食塩の主成分は、ナトリウムと塩素が結合した「塩化ナトリウム」です。つまり、ナトリウムと食塩は厳密には別の物質なのです。
また、ナトリウムは塩に含まれる成分の一部のことであるため、「ナトリウム量」=「塩分量」ではありません。
食品の栄養成分に記載されているナトリウム量を食塩相当量(塩分量)に変換するためには、ナトリウム量(mg)×2.54÷1000=食塩相当量(g)と計算する必要があります。出典[6]
4.不足するとどんなリスクがある?
通常の食事をしていれば、ナトリウムが不足することはありません。出典[8]
ただし、運動量の多いアスリートは発汗の量も必然的に多くなるため、ナトリウムと水分の両方が急激に失われることがあります。大量の汗でナトリウムが不足すると、熱けいれんや低ナトリウム血症などの症状を引き起こす恐れがあるため注意が必要です。出典[5]
アメリカのスポーツ医学に関する研究によると、男子テニス選手の1時間あたりの平均発汗量は1.79〜3.41 L、発汗で失われる1時間あたりのナトリウム濃度が平均 44.5 mmol/Lであることがわかりました。出典[5]

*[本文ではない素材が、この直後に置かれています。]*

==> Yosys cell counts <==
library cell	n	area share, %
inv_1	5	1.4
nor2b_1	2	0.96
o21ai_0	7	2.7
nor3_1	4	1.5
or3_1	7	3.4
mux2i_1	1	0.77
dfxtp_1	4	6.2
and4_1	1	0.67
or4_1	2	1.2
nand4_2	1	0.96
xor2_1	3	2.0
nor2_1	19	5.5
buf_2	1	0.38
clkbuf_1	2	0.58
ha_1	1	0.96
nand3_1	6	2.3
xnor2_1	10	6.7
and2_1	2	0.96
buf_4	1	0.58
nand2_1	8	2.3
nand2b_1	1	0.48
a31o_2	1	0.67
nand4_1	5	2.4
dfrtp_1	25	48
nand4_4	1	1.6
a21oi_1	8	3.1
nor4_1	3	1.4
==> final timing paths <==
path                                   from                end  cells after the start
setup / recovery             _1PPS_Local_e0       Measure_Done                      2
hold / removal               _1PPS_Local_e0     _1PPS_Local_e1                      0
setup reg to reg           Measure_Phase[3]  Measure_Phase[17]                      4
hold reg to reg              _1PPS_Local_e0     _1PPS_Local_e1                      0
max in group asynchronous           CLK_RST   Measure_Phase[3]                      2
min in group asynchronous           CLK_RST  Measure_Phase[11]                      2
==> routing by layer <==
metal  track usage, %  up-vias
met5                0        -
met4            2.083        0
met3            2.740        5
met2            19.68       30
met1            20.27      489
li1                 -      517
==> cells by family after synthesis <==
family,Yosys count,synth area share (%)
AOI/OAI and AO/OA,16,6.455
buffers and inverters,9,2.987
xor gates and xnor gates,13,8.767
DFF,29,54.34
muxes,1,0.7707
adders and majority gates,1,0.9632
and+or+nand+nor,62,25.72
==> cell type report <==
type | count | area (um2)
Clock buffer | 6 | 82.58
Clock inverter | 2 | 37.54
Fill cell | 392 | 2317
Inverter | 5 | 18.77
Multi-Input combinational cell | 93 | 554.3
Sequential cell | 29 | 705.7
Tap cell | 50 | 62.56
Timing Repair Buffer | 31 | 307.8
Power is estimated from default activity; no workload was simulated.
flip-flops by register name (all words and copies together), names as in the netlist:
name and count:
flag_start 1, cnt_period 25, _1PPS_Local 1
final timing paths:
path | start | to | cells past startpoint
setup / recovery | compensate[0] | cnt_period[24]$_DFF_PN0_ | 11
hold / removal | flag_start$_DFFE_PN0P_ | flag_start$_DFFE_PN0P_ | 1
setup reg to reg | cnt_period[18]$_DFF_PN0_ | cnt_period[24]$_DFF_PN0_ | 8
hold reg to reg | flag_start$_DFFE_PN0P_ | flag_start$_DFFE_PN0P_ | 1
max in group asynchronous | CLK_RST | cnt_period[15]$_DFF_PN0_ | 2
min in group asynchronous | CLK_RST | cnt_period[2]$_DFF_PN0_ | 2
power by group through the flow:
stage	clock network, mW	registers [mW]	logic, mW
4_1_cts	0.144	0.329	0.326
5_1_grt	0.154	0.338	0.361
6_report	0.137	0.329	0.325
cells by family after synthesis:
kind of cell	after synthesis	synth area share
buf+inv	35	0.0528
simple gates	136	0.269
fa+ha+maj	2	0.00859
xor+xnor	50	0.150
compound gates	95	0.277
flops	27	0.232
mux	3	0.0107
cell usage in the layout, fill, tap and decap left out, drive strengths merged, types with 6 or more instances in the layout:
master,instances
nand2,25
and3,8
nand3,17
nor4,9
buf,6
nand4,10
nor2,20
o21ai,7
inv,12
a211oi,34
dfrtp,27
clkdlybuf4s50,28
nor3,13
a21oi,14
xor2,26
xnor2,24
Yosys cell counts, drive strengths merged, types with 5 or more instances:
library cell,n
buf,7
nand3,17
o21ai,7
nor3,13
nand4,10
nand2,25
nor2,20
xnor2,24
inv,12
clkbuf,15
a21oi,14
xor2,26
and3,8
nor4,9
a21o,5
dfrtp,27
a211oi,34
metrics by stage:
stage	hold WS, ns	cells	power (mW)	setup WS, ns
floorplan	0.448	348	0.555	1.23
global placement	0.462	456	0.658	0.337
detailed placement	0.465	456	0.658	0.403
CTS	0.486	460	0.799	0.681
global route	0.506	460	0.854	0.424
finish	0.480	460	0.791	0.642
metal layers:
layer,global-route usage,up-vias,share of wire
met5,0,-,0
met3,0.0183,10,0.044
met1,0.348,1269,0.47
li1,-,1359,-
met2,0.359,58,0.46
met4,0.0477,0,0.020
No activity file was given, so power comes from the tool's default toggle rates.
[/design/flow/run.sh]
#!/bin/bash
# OpenROAD 26Q1-2900-gdf79404cd8, Yosys 0.63+post, stock flow scripts
make -C /OpenROAD-flow-scripts/flow DESIGN_CONFIG=/design/flow/config.mk WORK_HOME=/design/flow/orfs finish
[/design/flow/config.mk]
export PLATFORM = sky130hd
export DESIGN_NAME = UART_SEND
export DESIGN_NICKNAME = UART_SEND
export VERILOG_FILES = /design/flow/design.v
export SDC_FILE = /design/flow/constraint.sdc
export NUM_CORES = 4
export LEC_CHECK = 1
export CORE_AREA = 10 10 106 106
export DIE_AREA = 0 0 116 116
[/design/flow/constraint.sdc]
current_design UART_SEND

set clk_period 3.0
set clk_io_pct 0.2

create_clock -name clk0 -period $clk_period [get_ports {CLK_SYS}]

set non_clock_inputs [all_inputs -no_clocks]
set_input_delay [expr $clk_period * $clk_io_pct] -clock clk0 $non_clock_inputs
set_output_delay [expr $clk_period * $clk_io_pct] -clock clk0 [all_outputs]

運動した後は水分補給が大切ですが、塩分等のミネラル補給も同時に行う必要があるのです。
5.どんな食材に含まれている?
ナトリウムは調味料や漬物、加工食品に多く含まれています。
【ナトリウムを豊富に含む食品(調味料)とその含有量(100gあたり)】出典[10]
食品名 | 状態など | 含有量 |
食塩 | - | 39000㎎ |
中華だし | - | 19000㎎ |
固形ブイヨン | - | 17000㎎ |
顆粒和風だし | - | 16000㎎ |
みそ | 赤色辛味噌 | 5100㎎ |
【ナトリウムを豊富に含む食品(漬物・加工食品)とその含有量(100gあたり)】出典[10]
食品名 | 状態など | 含有量 |
梅干し | 塩漬 | 7200㎎ |
塩昆布 | - | 7100㎎ |
ザーサイ | 漬物 | 5400mg |
アンチョビ | 缶詰 | 5200mg |
塩分の多い食材や調味料を使う際は、余分なナトリウムの排出を促す作用のあるカリウムを組み合わせておきましょう。カリウムは野菜や果物、海藻類に豊富に含まれています。
ナトリウムはどのくらい摂取すればいい?
私たちの食生活では、ナトリウムが不足する可能性はほとんどありません。しかし、気温上昇や激しい運動で大量に汗をかくと、水分と一緒にナトリウムも失われてしまうため注意が必要です。また、ナトリウムの摂取が多すぎると、高血圧や心臓病、脳卒中などの症状を引き起こす可能性があります。出典[1]ナトリウム摂取目標量は食塩相当量として定められています。1日に必要なナトリウムや食塩の量について知っておきましょう。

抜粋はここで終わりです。